PS Also in YC, NetworkBalancer will be behind the ingress-controller, but you don’t need to configure it in any way, it will be created automatically.
TLS Certificate
Great, but we only have access via http, but we would like https. To do this, we need to add a few lines with ingress, and also deploy a few more manifests in the cluster. Namely cert-manager. Let’s do it with kubectl:
kubectl apply -f https://github.com/cert-manager/cert-manager/releases/download/v1.13.2/cert-manager.yaml
Let’s expand ClusterIssuer:
kubectl apply -f cluster-issuer.yaml -n cert-manager
And add a few lines to the manifest with ingress:
apiVersion: networking.k8s.io/v1
kind: Ingress
metadata:
name: airflow-ingress
labels:
release: airflow
annotations:
kubernetes.io/ingress.class: nginx
cert-manager.io/cluster-issuer: letsencrypt
spec:
rules:
# использую приобретенное доменное имя, т.к. с nip.io трудно получить сертификат (слишком много желающих для этого домена).
- host: airflow-test.data-notes.ru
http:
paths:
- backend:
service:
name: airflow-webserver
port:
name: airflow-ui
path: /
pathType: ImplementationSpecific
tls:
- hosts:
- airflowtest.data-notes.ru
secretName: ingress-webserver-secret
In the annotations we indicate issuerand also indicate in the section tlswhere we will store the secret for our host.
Principle from work cert-manager looks like work ingress-controller. Thanks to the annotation cert-manager.io/cluster-issuer: letsencrypt cert-manager understands that we want to use letsencrypt to obtain the certificate. Receives it and saves it to the specified secret.
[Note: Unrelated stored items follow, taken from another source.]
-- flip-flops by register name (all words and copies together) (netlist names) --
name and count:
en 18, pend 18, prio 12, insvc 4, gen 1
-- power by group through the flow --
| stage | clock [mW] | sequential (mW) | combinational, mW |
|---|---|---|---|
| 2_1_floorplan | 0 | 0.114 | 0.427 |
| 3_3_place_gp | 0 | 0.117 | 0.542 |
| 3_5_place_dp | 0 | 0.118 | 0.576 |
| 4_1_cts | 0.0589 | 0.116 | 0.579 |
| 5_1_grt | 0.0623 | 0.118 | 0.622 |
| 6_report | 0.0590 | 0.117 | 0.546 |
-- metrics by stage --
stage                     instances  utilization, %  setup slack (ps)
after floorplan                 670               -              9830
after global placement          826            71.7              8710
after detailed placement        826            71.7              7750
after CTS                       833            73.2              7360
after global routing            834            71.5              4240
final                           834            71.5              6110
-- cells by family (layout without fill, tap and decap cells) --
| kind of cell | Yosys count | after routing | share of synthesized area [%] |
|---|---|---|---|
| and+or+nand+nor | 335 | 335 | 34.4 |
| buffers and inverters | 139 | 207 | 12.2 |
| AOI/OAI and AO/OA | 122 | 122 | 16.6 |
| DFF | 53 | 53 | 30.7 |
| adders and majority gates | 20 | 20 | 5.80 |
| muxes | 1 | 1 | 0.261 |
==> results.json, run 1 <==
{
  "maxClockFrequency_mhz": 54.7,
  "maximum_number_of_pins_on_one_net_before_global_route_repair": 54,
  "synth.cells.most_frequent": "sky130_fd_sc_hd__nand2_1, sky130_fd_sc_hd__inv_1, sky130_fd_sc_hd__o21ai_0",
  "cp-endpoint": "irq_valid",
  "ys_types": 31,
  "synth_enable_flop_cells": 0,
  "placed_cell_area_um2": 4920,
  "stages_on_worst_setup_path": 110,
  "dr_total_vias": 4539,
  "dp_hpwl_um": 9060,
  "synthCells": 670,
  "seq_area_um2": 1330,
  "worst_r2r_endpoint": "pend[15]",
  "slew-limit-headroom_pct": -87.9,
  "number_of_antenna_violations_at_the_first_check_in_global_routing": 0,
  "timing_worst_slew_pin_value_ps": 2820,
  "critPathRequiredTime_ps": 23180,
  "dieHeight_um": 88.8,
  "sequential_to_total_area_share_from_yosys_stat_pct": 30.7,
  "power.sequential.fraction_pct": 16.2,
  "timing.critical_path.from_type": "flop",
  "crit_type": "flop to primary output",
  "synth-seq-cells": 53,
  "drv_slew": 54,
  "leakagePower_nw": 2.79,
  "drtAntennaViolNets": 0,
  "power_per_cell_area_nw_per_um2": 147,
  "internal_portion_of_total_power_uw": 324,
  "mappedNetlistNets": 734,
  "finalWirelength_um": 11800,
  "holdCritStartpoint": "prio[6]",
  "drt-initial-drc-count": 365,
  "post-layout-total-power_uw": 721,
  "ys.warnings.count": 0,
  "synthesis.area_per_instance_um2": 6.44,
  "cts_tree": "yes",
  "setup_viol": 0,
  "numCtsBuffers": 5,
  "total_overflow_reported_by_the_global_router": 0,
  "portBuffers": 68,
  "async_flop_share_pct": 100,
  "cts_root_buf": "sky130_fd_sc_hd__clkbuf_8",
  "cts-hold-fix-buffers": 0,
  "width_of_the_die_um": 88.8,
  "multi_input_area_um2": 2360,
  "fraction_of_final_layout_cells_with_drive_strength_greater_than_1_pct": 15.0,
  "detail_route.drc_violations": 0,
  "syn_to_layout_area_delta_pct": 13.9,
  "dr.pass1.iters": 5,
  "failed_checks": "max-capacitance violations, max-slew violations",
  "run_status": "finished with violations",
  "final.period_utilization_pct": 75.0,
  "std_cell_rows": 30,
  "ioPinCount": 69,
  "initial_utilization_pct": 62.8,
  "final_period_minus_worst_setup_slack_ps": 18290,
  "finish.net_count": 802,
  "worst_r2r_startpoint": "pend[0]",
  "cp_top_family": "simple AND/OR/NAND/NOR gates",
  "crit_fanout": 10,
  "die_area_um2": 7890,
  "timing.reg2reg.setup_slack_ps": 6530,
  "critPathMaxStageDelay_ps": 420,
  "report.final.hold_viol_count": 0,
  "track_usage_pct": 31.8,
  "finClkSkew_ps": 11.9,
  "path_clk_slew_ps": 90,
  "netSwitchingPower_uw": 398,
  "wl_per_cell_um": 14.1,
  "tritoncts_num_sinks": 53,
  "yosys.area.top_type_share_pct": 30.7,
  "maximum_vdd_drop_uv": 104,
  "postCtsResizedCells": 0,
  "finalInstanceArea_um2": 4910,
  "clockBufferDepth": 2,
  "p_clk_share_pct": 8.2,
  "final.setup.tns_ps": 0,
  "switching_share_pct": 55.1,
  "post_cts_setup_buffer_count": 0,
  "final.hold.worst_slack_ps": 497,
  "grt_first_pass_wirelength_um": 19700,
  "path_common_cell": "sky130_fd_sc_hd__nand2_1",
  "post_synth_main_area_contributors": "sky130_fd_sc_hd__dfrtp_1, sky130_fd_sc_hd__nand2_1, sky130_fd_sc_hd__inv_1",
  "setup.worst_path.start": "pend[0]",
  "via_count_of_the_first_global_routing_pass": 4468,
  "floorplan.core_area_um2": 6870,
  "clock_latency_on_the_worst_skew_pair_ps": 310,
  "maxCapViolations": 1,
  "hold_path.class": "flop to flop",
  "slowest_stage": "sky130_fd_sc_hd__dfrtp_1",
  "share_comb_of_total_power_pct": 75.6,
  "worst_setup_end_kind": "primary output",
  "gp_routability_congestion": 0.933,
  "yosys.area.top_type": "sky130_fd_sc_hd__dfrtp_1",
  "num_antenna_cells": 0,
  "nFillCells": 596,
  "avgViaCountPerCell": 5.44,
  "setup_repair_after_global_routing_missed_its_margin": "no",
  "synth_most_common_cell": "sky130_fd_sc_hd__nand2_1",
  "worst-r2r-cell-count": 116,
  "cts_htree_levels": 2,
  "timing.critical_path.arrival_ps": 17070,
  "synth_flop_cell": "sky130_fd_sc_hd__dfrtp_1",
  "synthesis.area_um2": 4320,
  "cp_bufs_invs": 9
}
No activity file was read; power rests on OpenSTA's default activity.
[src/rtl/mbox_datapath.sv]
module mbox_datapath
  import mbox_pkg::*;
#(
  parameter logic [WORD_W-1:0] PORT_COUNT  = 32'd1,
  parameter logic [WORD_W-1:0] PORT_OFFSET = 32'h1000,
  parameter logic [WORD_W-1:0] PORT_STRIDE = 32'h1000
) (
  input  logic               clk,
  input  logic               rstN,
  input  mboxStrobe_t        strobe,
  input  logic               hostRdEn,
  input  logic [ADDR_W-1:0]  hostAddr,
  input  logic [WORD_W-1:0]  hostWrData,
  input  logic               busy,
  input  logic [BLOCK_W-1:0] rspData,
  output logic [BLOCK_W-1:0] cmdData,
  output logic [WORD_W-1:0]  hostRdData
);
  logic [NUM_WORDS-1:0][WORD_W-1:0] cmdMem;
  logic [NUM_WORDS-1:0][WORD_W-1:0] rspMem;
  logic [IDX_W-1:0]                 rdIdx;

  assign rdIdx   = hostAddr[WIN_LSB-1:2];
  assign cmdData = cmdMem;

  for (genvar w = 0; w < NUM_WORDS; w++) begin : g_word
    always_ff @(posedge clk or negedge rstN) begin
      if (!rstN) begin
        cmdMem[w] <= '0;
        rspMem[w] <= '0;
      end else begin
        if (strobe.cmdWr && (strobe.wordIdx == IDX_W'(w))) cmdMem[w] <= hostWrData;
        if (strobe.rspLoad) rspMem[w] <= rspData[w*WORD_W +: WORD_W];
      end
    end
  end

  always_ff @(posedge clk or negedge rstN) begin
    if (!rstN) begin
      hostRdData <= '0;
    end else if (hostRdEn) begin
      case (decodeAddr(hostAddr))
        REG_COUNT:  hostRdData <= PORT_COUNT;
        REG_OFFSET: hostRdData <= PORT_OFFSET;
        REG_STRIDE: hostRdData <= PORT_STRIDE;
        REG_CTRL:   hostRdData <= {{(WORD_W-1){1'b0}}, busy};
        REG_CMD:    hostRdData <= cmdMem[rdIdx];
        REG_RSP:    hostRdData <= rspMem[rdIdx];
        default:    hostRdData <= '0;
      endcase
    end
  end
endmodule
If the certificate does not want to be installed (for example, if you use host with nip.io) or you need to find out the validity period of the certificate, then this can be done with the following command:
kubectl describe certificate ingress-webserver-secret -n airflow
If everything is done correctly, then in the browser we will see the treasured lock:
Conclusion
This time we set up synchronization of the remote repository with the Airflow directory, implemented permanent storage of logs, and also configured an https connection for the Webserver. After these transformations, our cluster can be depicted as follows (Fig. 10).